Find all lines with the word "instances" in the material, then copy them.

+ + + + +

[config.mk]
export PLATFORM = sky130hd
export DESIGN_NAME = na_reactor_sequencer_flat
export DESIGN_NICKNAME = d
export VERILOG_FILES = /design/src/rtl/na_reactor_sequencer_if.sv /design/src/rtl/na_reactor_sequencer.sv /design/src/flat_wrapper.sv
export SDC_FILE = /design/constraint.sdc
export NUM_CORES = 1
export LEC_CHECK = 0
export CORE_ASPECT_RATIO = 1.4
export CORE_MARGIN = 5
export CORE_UTILIZATION = 45
export DETAILED_ROUTE_END_ITERATION = 7
export GPL_TIMING_DRIVEN = 0
export PLACE_DENSITY_LB_ADDON = 0.25
export SLEW_MARGIN = 40
export SYNTH_ARGS = -nofsm -noshare
export SYNTH_HDL_FRONTEND = slang
export SYNTH_SLANG_ARGS = --single-unit
[constraint.sdc]
create_clock -name clk -period 2.55 [get_ports clk]
set_input_delay 0.51 -clock clk [delete_from_list [all_inputs] [get_ports clk]]
set_output_delay 0.51 -clock clk [all_outputs]
set_load 0.005 [all_outputs]
[src/rtl/na_reactor_sequencer_if.sv]
// na_reactor_sequencer_if
// Host-side command/status bundle and valve-control lines of the
// two-lane nucleic-acid reactor sequencer.
//   master : host / bench side (drives start, abort, durations, wash_reps)
//   slave  : sequencer side   (drives valves, pumps, busy, done, aborted, phase)
interface na_reactor_sequencer_if #(
  parameter int CNT_W      = 16,
  parameter int WASH_MAX_W = 3
);
  logic                  start;
  logic                  abort;
  logic [CNT_W-1:0]      t_load;
  logic [CNT_W-1:0]      t_mix;
  logic [CNT_W-1:0]      t_trap;
  logic [CNT_W-1:0]      t_wash;
  logic [CNT_W-1:0]      t_elute;
  logic [WASH_MAX_W-1:0] wash_reps;

  logic lysis_ctl, wash_ctl, elute_ctl, horiz_ctl, vertical_ctl;
  logic loop_exit_ctl, bead_vtl_ctl, bead_trap_ctl, collection_ctl;
  logic pump1, pump2, pump3;
  logic busy, done, aborted;
  logic [2:0] phase;

  modport master (
    output start, abort, t_load, t_mix, t_trap, t_wash, t_elute, wash_reps,
    input  lysis_ctl, wash_ctl, elute_ctl, horiz_ctl, vertical_ctl,
           loop_exit_ctl, bead_vtl_ctl, bead_trap_ctl, collection_ctl,
           pump1, pump2, pump3, busy, done, aborted, phase
  );

  modport slave (
    input  start, abort, t_load, t_mix, t_trap, t_wash, t_elute, wash_reps,
    output lysis_ctl, wash_ctl, elute_ctl, horiz_ctl, vertical_ctl,
           loop_exit_ctl, bead_vtl_ctl, bead_trap_ctl, collection_ctl,
           pump1, pump2, pump3, busy, done, aborted, phase
  );
endinterface

[src/rtl/na_reactor_sequencer.sv]
// na_reactor_sequencer
// Timed sequencer for one extraction run on the two-lane reactor array:
// load lysate, mix on the peristaltic loop, trap beads, wash N times, elute.
// Ports:
//   clk, rst_n : system clock, asynchronous active-low reset
//   bus        : na_reactor_sequencer_if.slave (commands in; valves, pumps,
//                busy/done/aborted/phase out). All outputs are registered.
//
// state   | meaning
// --------+------------------------------------------------------------
// IDLE  0 | waiting for start, all valves closed
// LOAD  1 | lysate in: lysis + vertical
// MIX   2 | horizontal loop with rotating pump pattern
// TRAP  3 | loop exit, bead vertical, bead trap
// WASH  4 | wash + bead trap + vertical, repeated wash_reps times
// ELUTE 5 | elute + vertical + bead trap + collection
// DONE  6 | one-cycle completion, done=1
module na_reactor_sequencer #(
  parameter int CNT_W      = 16,
  parameter int PUMP_DIV   = 4,
  parameter int WASH_MAX_W = 3
) (
  input  logic clk,
  input  logic rst_n,
  na_reactor_sequencer_if.slave bus
);

  localparam logic [2:0] S_IDLE  = 3'd0;
  localparam logic [2:0] S_LOAD  = 3'd1;
  localparam logic [2:0] S_MIX   = 3'd2;
  localparam logic [2:0] S_TRAP  = 3'd3;
  localparam logic [2:0] S_WASH  = 3'd4;
  localparam logic [2:0] S_ELUTE = 3'd5;
  localparam logic [2:0] S_DONE  = 3'd6;

  localparam int DIV_W = (PUMP_DIV > 1) ? $clog2(PUMP_DIV) : 1;
  localparam logic [DIV_W-1:0] DIV_TOP = DIV_W'(PUMP_DIV - 1);

  logic [2:0]            state_q, state_d;
  logic [CNT_W-1:0]      cnt_q, cnt_d;
  logic [WASH_MAX_W-1:0] wash_left_q, wash_left_d;
  logic                  gap_q, gap_d;
  logic [2:0]            pstep_q, pstep_d;
  logic [DIV_W-1:0]      pdiv_q, pdiv_d;
  logic                  latch_en, aborted_d, expired;

  logic [CNT_W-1:0]      lt_mix, lt_trap, lt_wash, lt_elute;
  logic [WASH_MAX_W-1:0] lt_reps;

  logic [11:0] valves_q;
  logic [2:0]  phase_q;
  logic        busy_q, done_q, aborted_q;

  // Reload value for a phase of length max(n,1): counter runs n-1 .. 0.
  function automatic logic [CNT_W-1:0] reload(input logic [CNT_W-1:0] n);
    return (n == '0) ? '0 : n - CNT_W'(1);
  endfunction

  function automatic logic [2:0] pump_bits(input logic [2:0] step);
    logic [2:0] p;
    case (step)
      3'd0:    p = 3'b100;
      3'd1:    p = 3'b110;
      3'd2:    p = 3'b010;
      3'd3:    p = 3'b011;
      3'd4:    p = 3'b001;
      3'd5:    p = 3'b101;
      default: p = 3'b000;
    endcase
    return p;
  endfunction

  // Bit order: lysis, wash, elute, horiz, vertical, loop_exit, bead_vtl,
  // bead_trap, collection, pump1, pump2, pump3. A gap cycle closes everything.
  function automatic logic [11:0] valve_set(input logic [2:0] st, input logic gap,
                                            input logic [2:0] step);
    logic [11:0] v;
    v = '0;
    if (!gap) begin
      case (st)
        S_LOAD:  v = 12'b1000_1000_0000;
        S_MIX:   v = 12'b0001_0000_0000 | {9'd0, pump_bits(step)};
        S_TRAP:  v = 12'b0000_0111_0000;
        S_WASH:  v = 12'b0100_1001_0000;
        S_ELUTE: v = 12'b0010_1001_1000;
        default: v = '0;
      endcase
    end
    return v;
  endfunction

  assign expired = (cnt_q == '0);

  always_comb begin
    state_d     = state_q;
    cnt_d       = cnt_q;
    wash_left_d = wash_left_q;
    gap_d       = 1'b0;
    pstep_d     = pstep_q;
    pdiv_d      = pdiv_q;
    latch_en    = 1'b0;
    aborted_d   = 1'b0;

    // Pump step counter runs on its own divider; the entry gap cycle
    // primes it so the first visible step is 100 held for PUMP_DIV cycles.
    if (state_q == S_MIX) begin
      if (gap_q) begin
        pstep_d = 3'd0;
        pdiv_d  = DIV_TOP;
      end else if (pdiv_q == '0) begin
        pstep_d = (pstep_q == 3'd5) ? 3'd0 : pstep_q + 3'd1;
        pdiv_d  = DIV_TOP;
      end else begin
        pdiv_d  = pdiv_q - DIV_W'(1);
      end
    end

    if (state_q != S_IDLE && bus.abort) begin
      state_d   = S_IDLE;
      cnt_d     = '0;
      aborted_d = 1'b1;
    end else begin
      case (state_q)
        S_IDLE: if (bus.start) begin
          state_d  = S_LOAD;
          cnt_d    = reload(bus.t_load);
          latch_en = 1'b1;
        end
        S_LOAD: if (expired) begin
          state_d = S_MIX;
          cnt_d   = reload(lt_mix);
          gap_d   = 1'b1;
        end else cnt_d = cnt_q - CNT_W'(1);
        S_MIX: if (expired) begin
          state_d = S_TRAP;
          cnt_d   = reload(lt_trap);
          gap_d   = 1'b1;
        end else cnt_d = cnt_q - CNT_W'(1);
        S_TRAP: if (expired) begin
          gap_d = 1'b1;
          if (lt_reps == '0) begin
            state_d = S_ELUTE;
            cnt_d   = reload(lt_elute);
          end else begin
            state_d     = S_WASH;
            cnt_d       = reload(lt_wash);
            wash_left_d = lt_reps - WASH_MAX_W'(1);
          end
        end else cnt_d = cnt_q - CNT_W'(1);
        // Re-entering WASH keeps the same valve set, so no gap there.
        S_WASH: if (expired) begin
          if (wash_left_q == '0) begin
            state_d = S_ELUTE;
            cnt_d   = reload(lt_elute);
            gap_d   = 1'b1;
          end else begin
            cnt_d       = reload(lt_wash);
            wash_left_d = wash_left_q - WASH_MAX_W'(1);
          end
        end else cnt_d = cnt_q - CNT_W'(1);
        S_ELUTE: if (expired) begin
          state_d = S_DONE;
          cnt_d   = '0;
        end else cnt_d = cnt_q - CNT_W'(1);
        S_DONE:  state_d = S_IDLE;
        default: state_d = S_IDLE;
      endcase
    end
  end

  always_ff @(posedge clk or negedge rst_n) begin
    if (!rst_n) begin
      state_q     <= S_IDLE;
      cnt_q       <= '0;
      wash_left_q <= '0;
      gap_q       <= 1'b0;
      pstep_q     <= '0;
      pdiv_q      <= '0;
      lt_mix      <= '0;
      lt_trap     <= '0;
      lt_wash     <= '0;
      lt_elute    <= '0;
      lt_reps     <= '0;
      valves_q    <= '0;
      phase_q     <= '0;
      busy_q      <= 1'b0;
      done_q      <= 1'b0;
      aborted_q   <= 1'b0;
    end else begin
      state_q     <= state_d;
      cnt_q       <= cnt_d;
      wash_left_q <= wash_left_d;
      gap_q       <= gap_d;
      pstep_q     <= pstep_d;
      pdiv_q      <= pdiv_d;
      if (latch_en) begin
        lt_mix   <= bus.t_mix;
        lt_trap  <= bus.t_trap;
        lt_wash  <= bus.t_wash;
        lt_elute <= bus.t_elute;
        lt_reps  <= bus.wash_reps;
      end
      // Outputs are registered from the next-state view so they line up
      // with the state register.
      valves_q  <= valve_set(state_d, gap_d, pstep_d);
      phase_q   <= state_d;
      busy_q    <= (state_d != S_IDLE);
      done_q    <= (state_d == S_DONE);
      aborted_q <= aborted_d;
    end
  end

  assign {bus.lysis_ctl, bus.wash_ctl, bus.elute_ctl, bus.horiz_ctl,
          bus.vertical_ctl, bus.loop_exit_ctl, bus.bead_vtl_ctl,
          bus.bead_trap_ctl, bus.collection_ctl,
          bus.pump1, bus.pump2, bus.pump3} = valves_q;
  assign bus.phase   = phase_q;
  assign bus.busy    = busy_q;
  assign bus.done    = done_q;
  assign bus.aborted = aborted_q;

endmodule

[src/flat_wrapper.sv]
// flat-port wrapper written by rule: the top's interface ports become plain ports
module na_reactor_sequencer_flat 
#(
  parameter int CNT_W      = 16,
  parameter int PUMP_DIV   = 4,
  parameter int WASH_MAX_W = 3
)
  (clk, rst_n, bus_start, bus_abort, bus_t_load, bus_t_mix, bus_t_trap, bus_t_wash, bus_t_elute, bus_wash_reps, bus_lysis_ctl, bus_wash_ctl, bus_elute_ctl, bus_horiz_ctl, bus_vertical_ctl, bus_loop_exit_ctl, bus_bead_vtl_ctl, bus_bead_trap_ctl, bus_collection_ctl, bus_pump1, bus_pump2, bus_pump3, bus_busy, bus_done, bus_aborted, bus_phase);
  na_reactor_sequencer_if #(.CNT_W(CNT_W), .WASH_MAX_W(WASH_MAX_W)) bus_i ();
  input  logic clk;
  input  logic rst_n;
  input wire logic [$bits(bus_i.start)-1:0] bus_start;
  input wire logic [$bits(bus_i.abort)-1:0] bus_abort;
  input wire logic [$bits(bus_i.t_load)-1:0] bus_t_load;
  input wire logic [$bits(bus_i.t_mix)-1:0] bus_t_mix;
  input wire logic [$bits(bus_i.t_trap)-1:0] bus_t_trap;
  input wire logic [$bits(bus_i.t_wash)-1:0] bus_t_wash;
  input wire logic [$bits(bus_i.t_elute)-1:0] bus_t_elute;
  input wire logic [$bits(bus_i.wash_reps)-1:0] bus_wash_reps;
  output wire logic [$bits(bus_i.lysis_ctl)-1:0] bus_lysis_ctl;
  output wire logic [$bits(bus_i.wash_ctl)-1:0] bus_wash_ctl;
  output wire logic [$bits(bus_i.elute_ctl)-1:0] bus_elute_ctl;
  output wire logic [$bits(bus_i.horiz_ctl)-1:0] bus_horiz_ctl;
  output wire logic [$bits(bus_i.vertical_ctl)-1:0] bus_vertical_ctl;
  output wire logic [$bits(bus_i.loop_exit_ctl)-1:0] bus_loop_exit_ctl;
  output wire logic [$bits(bus_i.bead_vtl_ctl)-1:0] bus_bead_vtl_ctl;
  output wire logic [$bits(bus_i.bead_trap_ctl)-1:0] bus_bead_trap_ctl;
  output wire logic [$bits(bus_i.collection_ctl)-1:0] bus_collection_ctl;
  output wire logic [$bits(bus_i.pump1)-1:0] bus_pump1;
  output wire logic [$bits(bus_i.pump2)-1:0] bus_pump2;
  output wire logic [$bits(bus_i.pump3)-1:0] bus_pump3;
  output wire logic [$bits(bus_i.busy)-1:0] bus_busy;
  output wire logic [$bits(bus_i.done)-1:0] bus_done;
  output wire logic [$bits(bus_i.aborted)-1:0] bus_aborted;
  output wire logic [$bits(bus_i.phase)-1:0] bus_phase;
  assign bus_i.start = bus_start;
  assign bus_i.abort = bus_abort;
  assign bus_i.t_load = bus_t_load;
  assign bus_i.t_mix = bus_t_mix;
  assign bus_i.t_trap = bus_t_trap;
  assign bus_i.t_wash = bus_t_wash;
  assign bus_i.t_elute = bus_t_elute;
  assign bus_i.wash_reps = bus_wash_reps;
  assign bus_lysis_ctl = bus_i.lysis_ctl;
  assign bus_wash_ctl = bus_i.wash_ctl;
  assign bus_elute_ctl = bus_i.elute_ctl;
  assign bus_horiz_ctl = bus_i.horiz_ctl;
  assign bus_vertical_ctl = bus_i.vertical_ctl;
  assign bus_loop_exit_ctl = bus_i.loop_exit_ctl;
  assign bus_bead_vtl_ctl = bus_i.bead_vtl_ctl;
  assign bus_bead_trap_ctl = bus_i.bead_trap_ctl;
  assign bus_collection_ctl = bus_i.collection_ctl;
  assign bus_pump1 = bus_i.pump1;
  assign bus_pump2 = bus_i.pump2;
  assign bus_pump3 = bus_i.pump3;
  assign bus_busy = bus_i.busy;
  assign bus_done = bus_i.done;
  assign bus_aborted = bus_i.aborted;
  assign bus_phase = bus_i.phase;
  na_reactor_sequencer #(.CNT_W(CNT_W), .PUMP_DIV(PUMP_DIV), .WASH_MAX_W(WASH_MAX_W)) u_core (.clk(clk), .rst_n(rst_n), .bus(bus_i));
endmodule
==> metrics.yaml, run 1 <==
global_routing:
  grt_pass1_vias: 6975
  antenna_found_initial: 0
  grt-ovfl-total: 0
  grt_pass1_wl_mm: 35.00
  track_usage_pct: 23.60
  grt_max_degree: 65
yosys:
  synth.area.mux_share_pct: 1.435
  synth_top_family_by_area: "simple AND/OR/NAND/NOR gates"
  syn-cell-area_sq_um: 7148
  postSynth.asyncResetShare_pct: 100.0
  synth_cells: 892
  synth_simple_gate_area_share_pct: 29.70
  ys_seq_elements: 108
  synth_seq_area_share_pct: 37.81
  yosysTopAreaCellShare_pct: 37.81
  yosys_most_used_dff: "dfrtp_1"
  post-synth-top-count-cell: "nand2_1"
  synth_nets: 993
  synth_adder_area_share_pct: 2.451
  ys_top_cells_by_area: "dfrtp_1, nand2_1, xor2_1"
  synth_compound_area_share_pct: 17.10
  synth_area_per_cell_sq_um: 8.014
  synth_xor_area_share_pct: 7.719
  synth_top_area_cell: "dfrtp_1"
  synth.distinct_cells: 72
  ys_warn_count: 0
  synth_common_cells: "nand2_1, dfrtp_1, nor2_1, o21ai_0, xor2_1"
  synth-edff-count: 0
die:
  ios: 105
  start_util_pct: 45.80
  coreArea_sq_um: 15610
  die_w_um: 116.5
  die_h_um: 159.1
  die_area_sq_um: 18540
  rows: 54
critical_path:
  critical-path-top-delay-family: "simple AND/OR/NAND/NOR gates"
  critPathCaptureType: "flop"
  crit_type: "flop to flop"
  cp_slowest_cell: "or4b_4"
  path_buf_inv: 2
  cp.arrival_ns: 2.84
  start_kind: "flop"
  crit_cells: 9
  crit_start: "u_core.cnt_q[1]"
  r2r_end: "u_core.cnt_q[1]"
  cp.required_ns: 2.78
  critical_path.cell_chain: "inv_2 -> ha_4 -> or4b_4 -> or2_4 -> nor3_4 -> buf_8 -> o221ai_1 -> a31oi_1 -> o21ai_1"
  crit_fanout: 6
  reg2reg_from: "u_core.cnt_q[1]"
  r2r_cells: 9
  cpPeakStageDelay_ns: 0.45
  r2r_slack_ns: -0.06
  crit_end: "u_core.cnt_q[1]"
clock_network:
  cts_tree: "built"
  cts_buffers: 9
  insertion_delay_ns: 0.35
  cts_buffer_depth: 2
  cts_root_buf: "clkbuf_16"
  clk_pin_slew_ns: 0.08
  numClockSinks: 108
  htreeDepth: 3
power:
  clkPwrFrac_pct: 14.2
  share_comb_of_total_power_pct: 51.0
  switchingPower_mw: 4.659
  p_sw_share_pct: 47.66
  power_density_nw_per_um2: 1045
  internal-power_mw: 5.116
  vdd_drop_max_v: 0.0005443
  sequentialPowerShare_pct: 34.9
  cellLeakagePower_nw: 3.813
placement:
  dpl.hpwl_mm: 16.64
  io_buffers: 103
  place_congestion: 1.002
run_status:
  status: "complete, but fails checks"
  violations: "negative setup slack"
sta:
  slew_headroom_pct: 50.85
  max_freq_ghz: 0.3834
  tightestPinTransition_ns: 0.7372
  hold_viol: 0
  fin_crit_ns: 2.608
  rsz0062_at_grt: "true"
  setup_viol: 3
  drv_slew: 0
  finClkSkew_ns: 0.007568
  fin_crit_sh_pct: 102.3
  timing.final.ws_setup_ns: -0.05813
  setup_tns_ns: -0.07312
  hold_slack_ns: 0.02868
routing:
  wl_per_cell_um: 18.21
  drt-initial-drc-count: 461
  wl_mm: 22.35
  num_vias: 7193
  viasPerCell: 5.862
  dr.pass1.iters: 6
  drc: 0
  final_antenna_net_count: 0
finish:
  fin_util_pct: 59.94
  final_nets: 1127
  antennaDiodeCount: 0
  syn_to_final_growth_pct: 30.88
  drive_gt1_share_pct: 13.29
  fill_cells: 1377
worst_hold_path:
  hp-class: "input pin to asynchronous set/reset pin"
flow_run:
  cap_violations: 0
[cell families after synthesis]
family	after synthesis
simple gates	444
compound gates	184
flops	108
buf+inv	69
xor+xnor	63
fa+ha+maj	14
mux	10
[cells in the final DEF, fill, tap and decap left out, types with 6 or more instances in the layout]
| master | n |
|---|---|
| xor2_1 | 43 |
| o21ai_1 | 9 |
| clkdlybuf4s50_1 | 102 |
| buf_2 | 6 |
| nor2_1 | 56 |
| inv_1 | 27 |
| a21oi_1 | 27 |
| nand4_1 | 18 |
| nor3_1 | 26 |
| o21ai_0 | 41 |
| buf_6 | 8 |
| nand2_1 | 215 |
| or4_1 | 7 |
| a31oi_1 | 6 |
| a22oi_1 | 6 |
| o22ai_1 | 14 |
| dfrtp_1 | 107 |
| nand3_1 | 18 |
| clkbuf_16 | 9 |
| clkbuf_1 | 19 |
| o211ai_1 | 9 |
| nor4_1 | 19 |
| buf_4 | 16 |
| or2_2 | 6 |
| nor3_2 | 8 |
| or3_1 | 11 |
| o31ai_1 | 8 |
| xnor2_1 | 20 |
| ha_1 | 12 |
| mux2i_1 | 8 |
| clkbuf_2 | 8 |
[metrics by stage]
| step | cells | setup slack, ns | power (mW) | area [sq um] |
|---|---|---|---|---|
| 2_1_floorplan | 892 | 0.003369 | 6.202 | 7152 |
| 3_3_place_gp | 1191 | -3.213 | 7.611 | 8428 |
| 3_5_place_dp | 1192 | -0.7264 | 7.710 | 8479 |
| 4_1_cts | 1220 | 0.0007681 | 9.318 | 9021 |
| 5_1_grt | 1227 | -0.1069 | 10.45 | 9355 |
| 6_report | 1227 | -0.05813 | 9.775 | 9355 |
[flip-flops by register name (all words and copies together) (netlist names), 2 cells and up]
register / flops
u_core.cnt_q: 16
u_core.pstep_q: 3
u_core.lt_elute: 16
u_core.state_q: 3
u_core.lt_trap: 16
u_core.lt_mix: 16
u_core.lt_wash: 16
u_core.lt_reps: 3
u_core.valves_q: 10
u_core.pdiv_q: 2
u_core.wash_left_q: 3
[power by group through the flow]
stage	Clock, mW	Sequential (mW)	Combinational [mW]
after floorplan	0	3.07	3.13
after global placement	0	3.31	4.30
after detailed placement	0	3.34	4.37
after CTS	1.40	3.34	4.57
after global routing	1.46	3.52	5.46
final	1.38	3.41	4.98
[worst min-delay path by stage]
stage,startpoint,end
floorplan,rst_n,u_core.bus.aborted
global placement,u_core.pdiv_q[0],u_core.pdiv_q[0]
detailed placement,rst_n,u_core.lt_elute[4]
CTS,rst_n,u_core.lt_elute[4]
global route,rst_n,u_core.lt_elute[4]
finish,rst_n,u_core.lt_elute[4]
[worst reg2reg max path: stages (launching register included)]
cell and delay [ns]:
dfrtp_1 0.42, inv_2 0.10, ha_4 0.13, or4b_4 0.45, or2_4 0.30, nor3_4 0.30, buf_8 0.17, o221ai_1 0.19
a31oi_1 0.34, o21ai_1 0.09
[area by class of cell]
class | instances | area (sq um) | area share (%)
Multi-Input combinational cell | 716 | 4577 | 48.92
Sequential cell | 108 | 2704 | 28.90
Timing Repair Buffer | 124 | 1240 | 13.25
Tap cell | 196 | 245.2 | 2.621
Clock buffer | 10 | 229.0 | 2.448
Buffer | 37 | 186.4 | 1.993
Inverter | 30 | 117.6 | 1.257
Clock inverter | 6 | 56.30 | 0.6018
[what timing repair did]
| item | 4_1_cts | 5_1_grt |
|---|---|---|
| pin swaps | 6 | 17 |
| gates cloned | 0 | 1 |
| hold buffers | 0 | 0 |
| buffers inserted | 12 | 8 |
| gates resized for setup | 41 | 81 |
| setup endpoints to repair | 69 | 80 |
[layer usage]
layer / wire length [um] / track usage, % / up-vias
met2: 11120 / 40.03 / 298
met1: 8609 / 28.87 / 3362
met4: 1122 / 11.03 / 0
li1: - / - / 3463
met3: 1493 / 3.650 / 70
met5: 0 / 0 / -
Power figures use the tool's default switching activity.
==> run 2: changes to the inputs <==
Settings changed: ABC_AREA set to 1.
==> run 2 against run 1 <==
  * Critical path depth is 4 higher
  * Design area grew 3.7%
  * Final cell count increased by 32%
  * Largest power group unchanged
  * Utilization decreased by 4.4 points
  * Sequential share of layout area fell by 1.0 points
  * The run now ends clean
  * Register-to-register slack better by 0.40 ns
  * Clock skew rose by 0.0061 ns
  * Synthesized cell count is 42% higher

+ + + + +

◆ **Your solution**
[cells in the final DEF, fill, tap and decap left out, types with 6 or more instances in the layout]
class | instances | area (sq um) | area share (%)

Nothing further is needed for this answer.